> **Data to examine**
────────────────────

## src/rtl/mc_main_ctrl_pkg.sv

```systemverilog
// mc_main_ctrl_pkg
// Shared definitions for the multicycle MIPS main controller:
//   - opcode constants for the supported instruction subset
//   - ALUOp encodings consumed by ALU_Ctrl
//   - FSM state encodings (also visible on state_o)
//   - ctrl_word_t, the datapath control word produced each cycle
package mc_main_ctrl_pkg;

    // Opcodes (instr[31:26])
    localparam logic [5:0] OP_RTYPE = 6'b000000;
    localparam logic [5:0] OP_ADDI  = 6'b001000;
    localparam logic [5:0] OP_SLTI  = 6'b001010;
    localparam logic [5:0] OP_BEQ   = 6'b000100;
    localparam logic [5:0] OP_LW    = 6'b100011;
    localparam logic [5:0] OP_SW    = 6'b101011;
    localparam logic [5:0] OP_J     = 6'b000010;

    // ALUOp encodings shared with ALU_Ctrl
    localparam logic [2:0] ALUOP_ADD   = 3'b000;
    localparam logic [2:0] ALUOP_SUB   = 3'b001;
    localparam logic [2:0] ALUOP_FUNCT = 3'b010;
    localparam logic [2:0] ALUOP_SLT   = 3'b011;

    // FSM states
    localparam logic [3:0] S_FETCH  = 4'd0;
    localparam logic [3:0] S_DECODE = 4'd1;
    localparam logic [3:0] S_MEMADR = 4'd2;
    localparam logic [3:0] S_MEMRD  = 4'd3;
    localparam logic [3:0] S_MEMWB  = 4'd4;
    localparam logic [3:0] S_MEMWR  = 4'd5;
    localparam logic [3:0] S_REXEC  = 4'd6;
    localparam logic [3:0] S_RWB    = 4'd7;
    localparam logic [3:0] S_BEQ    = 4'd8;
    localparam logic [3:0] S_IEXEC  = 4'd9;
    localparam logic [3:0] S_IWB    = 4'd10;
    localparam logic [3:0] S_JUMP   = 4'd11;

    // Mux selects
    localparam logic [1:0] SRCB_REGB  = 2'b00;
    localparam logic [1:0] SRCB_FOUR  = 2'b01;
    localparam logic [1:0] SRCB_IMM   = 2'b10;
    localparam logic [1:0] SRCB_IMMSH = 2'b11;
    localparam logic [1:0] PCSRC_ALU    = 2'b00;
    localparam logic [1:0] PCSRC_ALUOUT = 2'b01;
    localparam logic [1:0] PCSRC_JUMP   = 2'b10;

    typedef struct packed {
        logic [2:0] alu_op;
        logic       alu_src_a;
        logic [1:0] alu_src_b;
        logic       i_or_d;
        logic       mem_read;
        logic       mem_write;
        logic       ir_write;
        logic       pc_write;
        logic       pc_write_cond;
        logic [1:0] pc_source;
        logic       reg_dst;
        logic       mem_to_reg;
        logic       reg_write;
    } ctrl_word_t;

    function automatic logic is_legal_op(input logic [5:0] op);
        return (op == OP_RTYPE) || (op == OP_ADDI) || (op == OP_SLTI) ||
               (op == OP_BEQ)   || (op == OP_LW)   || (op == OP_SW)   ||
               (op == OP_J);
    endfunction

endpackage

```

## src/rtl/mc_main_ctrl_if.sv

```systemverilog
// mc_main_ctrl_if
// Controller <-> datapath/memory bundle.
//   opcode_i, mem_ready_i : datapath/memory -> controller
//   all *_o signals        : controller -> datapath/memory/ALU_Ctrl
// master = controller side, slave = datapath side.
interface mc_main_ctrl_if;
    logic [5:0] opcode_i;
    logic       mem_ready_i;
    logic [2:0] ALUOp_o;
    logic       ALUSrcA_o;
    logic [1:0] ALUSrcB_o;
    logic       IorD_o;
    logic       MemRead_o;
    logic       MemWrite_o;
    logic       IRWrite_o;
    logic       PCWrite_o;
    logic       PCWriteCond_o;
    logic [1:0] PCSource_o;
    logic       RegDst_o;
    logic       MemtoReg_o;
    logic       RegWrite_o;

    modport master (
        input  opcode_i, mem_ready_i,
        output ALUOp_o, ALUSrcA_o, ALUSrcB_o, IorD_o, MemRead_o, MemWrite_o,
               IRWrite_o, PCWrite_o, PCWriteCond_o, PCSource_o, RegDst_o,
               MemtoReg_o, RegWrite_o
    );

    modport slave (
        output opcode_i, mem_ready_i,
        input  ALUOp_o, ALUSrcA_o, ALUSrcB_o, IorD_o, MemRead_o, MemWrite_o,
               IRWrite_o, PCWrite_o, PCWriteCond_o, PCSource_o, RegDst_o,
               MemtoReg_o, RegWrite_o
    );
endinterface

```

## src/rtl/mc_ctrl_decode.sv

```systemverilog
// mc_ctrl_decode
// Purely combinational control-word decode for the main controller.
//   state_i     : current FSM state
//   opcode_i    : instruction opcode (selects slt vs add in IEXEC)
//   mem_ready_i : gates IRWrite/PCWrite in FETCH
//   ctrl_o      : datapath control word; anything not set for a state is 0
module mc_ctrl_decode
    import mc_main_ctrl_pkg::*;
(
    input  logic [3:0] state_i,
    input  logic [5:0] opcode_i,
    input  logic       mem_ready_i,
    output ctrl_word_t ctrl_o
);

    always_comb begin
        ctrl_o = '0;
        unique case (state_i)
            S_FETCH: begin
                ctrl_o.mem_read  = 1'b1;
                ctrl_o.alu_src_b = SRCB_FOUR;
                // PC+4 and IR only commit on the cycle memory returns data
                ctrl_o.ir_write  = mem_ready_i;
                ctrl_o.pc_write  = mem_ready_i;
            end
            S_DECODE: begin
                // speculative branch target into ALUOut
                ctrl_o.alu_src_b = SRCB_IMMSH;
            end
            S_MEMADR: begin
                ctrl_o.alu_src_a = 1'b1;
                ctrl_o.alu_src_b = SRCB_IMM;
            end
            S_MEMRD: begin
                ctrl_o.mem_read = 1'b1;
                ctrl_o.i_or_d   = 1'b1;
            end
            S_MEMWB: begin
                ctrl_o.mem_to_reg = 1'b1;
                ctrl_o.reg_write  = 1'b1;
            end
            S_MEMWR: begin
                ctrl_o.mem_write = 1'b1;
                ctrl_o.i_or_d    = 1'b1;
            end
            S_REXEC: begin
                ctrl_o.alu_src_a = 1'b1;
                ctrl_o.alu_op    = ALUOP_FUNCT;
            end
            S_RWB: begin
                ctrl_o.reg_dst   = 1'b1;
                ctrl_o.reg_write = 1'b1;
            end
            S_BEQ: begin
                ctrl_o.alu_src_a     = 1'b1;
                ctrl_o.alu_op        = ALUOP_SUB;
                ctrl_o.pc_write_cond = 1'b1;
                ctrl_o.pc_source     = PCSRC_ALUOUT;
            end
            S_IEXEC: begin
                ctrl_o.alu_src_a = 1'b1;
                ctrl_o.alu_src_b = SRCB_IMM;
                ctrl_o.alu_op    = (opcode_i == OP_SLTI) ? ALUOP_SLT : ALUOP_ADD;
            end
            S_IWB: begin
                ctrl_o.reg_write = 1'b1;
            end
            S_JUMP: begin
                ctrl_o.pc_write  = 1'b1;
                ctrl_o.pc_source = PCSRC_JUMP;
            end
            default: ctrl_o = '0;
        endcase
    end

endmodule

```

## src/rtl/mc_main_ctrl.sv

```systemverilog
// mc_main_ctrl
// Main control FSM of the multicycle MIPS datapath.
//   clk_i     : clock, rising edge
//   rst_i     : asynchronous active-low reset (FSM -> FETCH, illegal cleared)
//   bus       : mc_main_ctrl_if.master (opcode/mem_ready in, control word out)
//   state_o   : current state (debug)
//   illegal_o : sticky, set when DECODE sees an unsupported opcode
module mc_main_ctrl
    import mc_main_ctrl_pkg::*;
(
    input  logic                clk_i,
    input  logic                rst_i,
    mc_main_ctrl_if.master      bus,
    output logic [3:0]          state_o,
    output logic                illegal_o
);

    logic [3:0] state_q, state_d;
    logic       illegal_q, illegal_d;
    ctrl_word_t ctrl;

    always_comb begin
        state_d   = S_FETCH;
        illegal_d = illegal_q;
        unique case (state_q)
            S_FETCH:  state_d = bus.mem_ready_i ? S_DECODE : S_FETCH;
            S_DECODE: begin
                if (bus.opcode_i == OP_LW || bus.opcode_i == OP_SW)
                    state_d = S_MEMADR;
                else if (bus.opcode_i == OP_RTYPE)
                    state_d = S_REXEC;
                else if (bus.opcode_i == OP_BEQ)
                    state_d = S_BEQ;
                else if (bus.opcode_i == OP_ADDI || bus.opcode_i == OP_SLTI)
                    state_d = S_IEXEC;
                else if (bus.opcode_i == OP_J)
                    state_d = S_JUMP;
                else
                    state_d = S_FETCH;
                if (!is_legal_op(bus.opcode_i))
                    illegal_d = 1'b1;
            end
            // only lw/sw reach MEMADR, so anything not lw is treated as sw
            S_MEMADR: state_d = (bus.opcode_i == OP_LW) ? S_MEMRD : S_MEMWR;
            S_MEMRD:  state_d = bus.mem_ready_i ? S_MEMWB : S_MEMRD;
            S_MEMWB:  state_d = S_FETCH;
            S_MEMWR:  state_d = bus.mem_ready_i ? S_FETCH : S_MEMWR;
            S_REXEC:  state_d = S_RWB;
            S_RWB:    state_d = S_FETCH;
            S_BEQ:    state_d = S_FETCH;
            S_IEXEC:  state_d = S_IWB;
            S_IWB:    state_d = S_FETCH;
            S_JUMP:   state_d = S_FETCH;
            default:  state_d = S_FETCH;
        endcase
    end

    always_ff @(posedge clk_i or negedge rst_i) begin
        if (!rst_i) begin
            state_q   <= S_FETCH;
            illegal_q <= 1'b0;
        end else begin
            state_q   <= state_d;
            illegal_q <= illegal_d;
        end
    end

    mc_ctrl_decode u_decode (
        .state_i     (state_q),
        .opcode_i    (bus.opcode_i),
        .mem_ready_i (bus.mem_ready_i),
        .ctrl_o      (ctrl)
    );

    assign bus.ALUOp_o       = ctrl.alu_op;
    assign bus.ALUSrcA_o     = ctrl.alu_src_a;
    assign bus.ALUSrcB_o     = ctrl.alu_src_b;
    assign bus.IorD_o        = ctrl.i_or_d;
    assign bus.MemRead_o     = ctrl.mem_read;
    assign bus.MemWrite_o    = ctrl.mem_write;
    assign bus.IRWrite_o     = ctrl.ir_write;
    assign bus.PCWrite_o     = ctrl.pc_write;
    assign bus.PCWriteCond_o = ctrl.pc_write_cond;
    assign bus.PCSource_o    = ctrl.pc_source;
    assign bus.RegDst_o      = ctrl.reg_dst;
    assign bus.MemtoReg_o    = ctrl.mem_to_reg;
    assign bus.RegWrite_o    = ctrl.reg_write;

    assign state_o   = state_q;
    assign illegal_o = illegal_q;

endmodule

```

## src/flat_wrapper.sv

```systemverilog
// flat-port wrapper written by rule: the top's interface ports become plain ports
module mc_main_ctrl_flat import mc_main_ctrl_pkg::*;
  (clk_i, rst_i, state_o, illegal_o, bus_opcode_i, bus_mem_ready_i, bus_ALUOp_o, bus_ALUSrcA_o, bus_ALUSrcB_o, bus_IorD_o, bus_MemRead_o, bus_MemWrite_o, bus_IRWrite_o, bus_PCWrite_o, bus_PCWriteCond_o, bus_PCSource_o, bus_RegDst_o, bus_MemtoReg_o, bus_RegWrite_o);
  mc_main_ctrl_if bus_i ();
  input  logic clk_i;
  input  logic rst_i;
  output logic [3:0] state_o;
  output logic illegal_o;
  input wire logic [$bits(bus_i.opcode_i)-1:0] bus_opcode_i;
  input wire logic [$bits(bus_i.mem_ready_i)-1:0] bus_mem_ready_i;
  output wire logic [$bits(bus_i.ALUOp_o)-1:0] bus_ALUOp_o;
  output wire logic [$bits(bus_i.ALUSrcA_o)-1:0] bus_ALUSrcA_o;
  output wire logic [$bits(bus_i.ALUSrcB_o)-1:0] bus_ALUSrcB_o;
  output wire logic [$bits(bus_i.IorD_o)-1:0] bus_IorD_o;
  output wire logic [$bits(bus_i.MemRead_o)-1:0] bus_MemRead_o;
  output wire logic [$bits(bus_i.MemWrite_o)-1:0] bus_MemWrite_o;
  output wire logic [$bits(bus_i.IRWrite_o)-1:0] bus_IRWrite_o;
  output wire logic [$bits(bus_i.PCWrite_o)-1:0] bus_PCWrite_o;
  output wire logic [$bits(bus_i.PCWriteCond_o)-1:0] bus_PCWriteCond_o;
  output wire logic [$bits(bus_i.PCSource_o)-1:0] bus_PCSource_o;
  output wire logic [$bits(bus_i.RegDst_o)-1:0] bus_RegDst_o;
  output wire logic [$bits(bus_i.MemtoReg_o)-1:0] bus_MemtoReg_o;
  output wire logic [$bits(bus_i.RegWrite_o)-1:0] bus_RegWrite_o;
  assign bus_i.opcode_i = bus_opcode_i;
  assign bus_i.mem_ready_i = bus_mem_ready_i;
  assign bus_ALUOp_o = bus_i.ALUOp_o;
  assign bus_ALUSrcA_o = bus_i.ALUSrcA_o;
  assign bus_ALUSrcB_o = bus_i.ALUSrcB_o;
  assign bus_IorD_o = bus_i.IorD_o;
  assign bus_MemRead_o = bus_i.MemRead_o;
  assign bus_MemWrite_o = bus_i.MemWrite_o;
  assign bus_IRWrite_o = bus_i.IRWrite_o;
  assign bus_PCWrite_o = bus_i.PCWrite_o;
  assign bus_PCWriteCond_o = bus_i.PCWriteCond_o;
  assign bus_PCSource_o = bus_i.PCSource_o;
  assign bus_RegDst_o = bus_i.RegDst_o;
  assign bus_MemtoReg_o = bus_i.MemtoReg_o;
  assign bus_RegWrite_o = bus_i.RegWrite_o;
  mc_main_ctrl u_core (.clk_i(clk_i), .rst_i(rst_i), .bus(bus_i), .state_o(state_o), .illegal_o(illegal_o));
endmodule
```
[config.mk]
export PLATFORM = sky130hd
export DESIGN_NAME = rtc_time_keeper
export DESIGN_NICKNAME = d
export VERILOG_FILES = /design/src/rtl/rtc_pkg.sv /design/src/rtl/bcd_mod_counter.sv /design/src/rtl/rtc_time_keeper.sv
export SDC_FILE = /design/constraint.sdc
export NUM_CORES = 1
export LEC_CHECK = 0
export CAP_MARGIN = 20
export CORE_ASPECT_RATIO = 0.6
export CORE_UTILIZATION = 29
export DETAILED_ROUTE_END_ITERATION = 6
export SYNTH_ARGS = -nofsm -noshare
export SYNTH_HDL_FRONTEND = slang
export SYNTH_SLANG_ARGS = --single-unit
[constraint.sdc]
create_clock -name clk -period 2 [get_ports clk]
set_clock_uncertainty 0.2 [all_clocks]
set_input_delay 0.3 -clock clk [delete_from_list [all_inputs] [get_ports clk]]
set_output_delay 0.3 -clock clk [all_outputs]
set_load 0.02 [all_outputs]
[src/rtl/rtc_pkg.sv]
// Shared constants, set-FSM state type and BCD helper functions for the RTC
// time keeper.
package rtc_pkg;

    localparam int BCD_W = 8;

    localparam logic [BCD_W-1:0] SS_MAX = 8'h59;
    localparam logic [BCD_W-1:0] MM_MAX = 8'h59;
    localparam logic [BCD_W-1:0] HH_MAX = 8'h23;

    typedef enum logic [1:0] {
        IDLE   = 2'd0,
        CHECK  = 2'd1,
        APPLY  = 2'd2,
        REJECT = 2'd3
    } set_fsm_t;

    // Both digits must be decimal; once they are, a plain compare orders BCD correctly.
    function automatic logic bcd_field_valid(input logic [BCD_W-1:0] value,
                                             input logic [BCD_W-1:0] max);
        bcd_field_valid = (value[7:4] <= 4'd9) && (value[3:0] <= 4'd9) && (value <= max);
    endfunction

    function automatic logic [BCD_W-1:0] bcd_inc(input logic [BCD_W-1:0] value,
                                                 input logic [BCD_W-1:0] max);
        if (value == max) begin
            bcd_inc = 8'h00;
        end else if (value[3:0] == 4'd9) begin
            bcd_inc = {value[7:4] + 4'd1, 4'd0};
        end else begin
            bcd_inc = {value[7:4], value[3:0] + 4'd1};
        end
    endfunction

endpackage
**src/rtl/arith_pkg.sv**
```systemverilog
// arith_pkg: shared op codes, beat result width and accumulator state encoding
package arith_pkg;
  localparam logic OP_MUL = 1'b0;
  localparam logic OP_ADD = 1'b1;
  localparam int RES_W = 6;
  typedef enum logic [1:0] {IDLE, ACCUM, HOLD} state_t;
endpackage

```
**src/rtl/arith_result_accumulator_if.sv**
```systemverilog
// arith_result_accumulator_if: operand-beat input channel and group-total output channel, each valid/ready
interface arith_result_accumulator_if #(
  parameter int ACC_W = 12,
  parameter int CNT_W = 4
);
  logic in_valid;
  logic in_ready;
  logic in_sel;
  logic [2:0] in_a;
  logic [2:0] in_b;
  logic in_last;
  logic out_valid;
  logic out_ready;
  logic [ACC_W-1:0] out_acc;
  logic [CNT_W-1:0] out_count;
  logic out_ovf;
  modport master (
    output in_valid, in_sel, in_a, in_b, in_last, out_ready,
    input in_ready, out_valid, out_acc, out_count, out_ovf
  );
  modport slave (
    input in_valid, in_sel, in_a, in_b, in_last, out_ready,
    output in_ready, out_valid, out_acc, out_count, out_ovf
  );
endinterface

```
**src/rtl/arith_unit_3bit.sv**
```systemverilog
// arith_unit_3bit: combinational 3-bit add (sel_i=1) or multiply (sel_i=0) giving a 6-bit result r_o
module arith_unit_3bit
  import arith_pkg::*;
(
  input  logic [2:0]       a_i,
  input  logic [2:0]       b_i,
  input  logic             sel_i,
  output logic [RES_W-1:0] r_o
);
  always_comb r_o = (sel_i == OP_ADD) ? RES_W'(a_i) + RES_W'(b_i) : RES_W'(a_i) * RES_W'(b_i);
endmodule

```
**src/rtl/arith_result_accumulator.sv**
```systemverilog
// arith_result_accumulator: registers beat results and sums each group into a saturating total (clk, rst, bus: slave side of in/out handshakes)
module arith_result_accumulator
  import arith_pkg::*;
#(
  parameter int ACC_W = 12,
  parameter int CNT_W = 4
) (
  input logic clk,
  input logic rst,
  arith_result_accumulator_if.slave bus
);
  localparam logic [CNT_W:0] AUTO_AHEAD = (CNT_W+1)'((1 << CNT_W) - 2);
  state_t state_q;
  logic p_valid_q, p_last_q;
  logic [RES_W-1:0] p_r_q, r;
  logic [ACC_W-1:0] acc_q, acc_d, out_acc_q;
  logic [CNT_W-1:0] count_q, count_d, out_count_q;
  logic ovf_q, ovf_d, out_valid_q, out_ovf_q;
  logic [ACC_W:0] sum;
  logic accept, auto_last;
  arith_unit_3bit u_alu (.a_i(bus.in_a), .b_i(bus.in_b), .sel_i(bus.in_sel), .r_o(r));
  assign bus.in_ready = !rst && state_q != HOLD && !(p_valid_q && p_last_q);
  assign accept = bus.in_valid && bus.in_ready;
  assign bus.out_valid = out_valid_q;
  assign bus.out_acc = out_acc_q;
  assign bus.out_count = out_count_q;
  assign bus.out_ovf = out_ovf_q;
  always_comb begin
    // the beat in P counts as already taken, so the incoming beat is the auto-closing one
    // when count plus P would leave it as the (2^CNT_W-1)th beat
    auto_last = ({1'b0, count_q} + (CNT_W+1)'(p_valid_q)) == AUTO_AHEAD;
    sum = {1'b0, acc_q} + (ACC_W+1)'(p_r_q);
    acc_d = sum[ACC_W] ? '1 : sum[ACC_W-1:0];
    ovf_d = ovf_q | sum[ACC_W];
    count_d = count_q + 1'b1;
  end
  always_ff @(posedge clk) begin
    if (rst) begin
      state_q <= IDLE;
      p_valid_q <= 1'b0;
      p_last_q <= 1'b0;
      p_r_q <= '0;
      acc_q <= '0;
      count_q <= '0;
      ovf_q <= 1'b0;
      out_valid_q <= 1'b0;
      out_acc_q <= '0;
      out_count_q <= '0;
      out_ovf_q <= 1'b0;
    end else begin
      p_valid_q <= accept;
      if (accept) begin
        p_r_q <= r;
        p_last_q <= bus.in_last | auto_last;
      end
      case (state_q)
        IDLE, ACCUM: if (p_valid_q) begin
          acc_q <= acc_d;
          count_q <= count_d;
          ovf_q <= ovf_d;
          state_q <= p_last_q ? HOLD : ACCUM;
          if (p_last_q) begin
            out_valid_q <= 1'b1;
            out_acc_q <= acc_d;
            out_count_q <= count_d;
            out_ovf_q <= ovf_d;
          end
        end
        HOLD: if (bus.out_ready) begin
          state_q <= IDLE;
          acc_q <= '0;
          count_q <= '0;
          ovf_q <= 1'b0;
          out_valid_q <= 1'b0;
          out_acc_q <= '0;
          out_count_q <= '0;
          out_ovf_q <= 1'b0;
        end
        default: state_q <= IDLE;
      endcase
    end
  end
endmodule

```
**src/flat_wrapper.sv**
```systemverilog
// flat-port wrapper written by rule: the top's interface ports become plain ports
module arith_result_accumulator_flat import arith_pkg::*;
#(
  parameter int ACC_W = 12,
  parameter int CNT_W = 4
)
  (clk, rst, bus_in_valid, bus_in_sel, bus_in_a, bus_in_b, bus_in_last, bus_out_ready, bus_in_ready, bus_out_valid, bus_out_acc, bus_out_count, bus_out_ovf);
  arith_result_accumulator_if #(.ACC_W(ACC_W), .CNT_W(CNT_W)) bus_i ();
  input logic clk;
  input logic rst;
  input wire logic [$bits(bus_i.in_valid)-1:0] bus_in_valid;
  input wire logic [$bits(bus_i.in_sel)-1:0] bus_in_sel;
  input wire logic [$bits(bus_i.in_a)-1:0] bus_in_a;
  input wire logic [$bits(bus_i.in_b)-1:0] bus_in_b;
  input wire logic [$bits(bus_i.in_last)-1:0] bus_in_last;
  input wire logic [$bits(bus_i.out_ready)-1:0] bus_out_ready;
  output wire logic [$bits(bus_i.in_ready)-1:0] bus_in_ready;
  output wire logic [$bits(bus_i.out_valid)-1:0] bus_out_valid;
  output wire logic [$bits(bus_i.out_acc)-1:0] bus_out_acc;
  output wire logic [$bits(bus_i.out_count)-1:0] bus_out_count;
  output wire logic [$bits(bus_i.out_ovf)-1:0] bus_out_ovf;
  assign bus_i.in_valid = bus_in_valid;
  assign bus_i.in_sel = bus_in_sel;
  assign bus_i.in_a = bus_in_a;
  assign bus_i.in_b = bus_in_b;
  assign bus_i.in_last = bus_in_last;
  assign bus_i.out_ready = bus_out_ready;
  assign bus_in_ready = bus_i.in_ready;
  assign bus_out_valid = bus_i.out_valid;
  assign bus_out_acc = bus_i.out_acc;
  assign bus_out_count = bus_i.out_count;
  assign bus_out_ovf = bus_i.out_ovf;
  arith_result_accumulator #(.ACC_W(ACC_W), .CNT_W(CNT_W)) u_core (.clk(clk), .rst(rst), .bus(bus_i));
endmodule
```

────────────────────

> **Task to complete**
Copy out each line of the records where the string "MIPS" appears.

> **Expected output**
// Shared definitions for the multicycle MIPS main controller:
// Main control FSM of the multicycle MIPS datapath.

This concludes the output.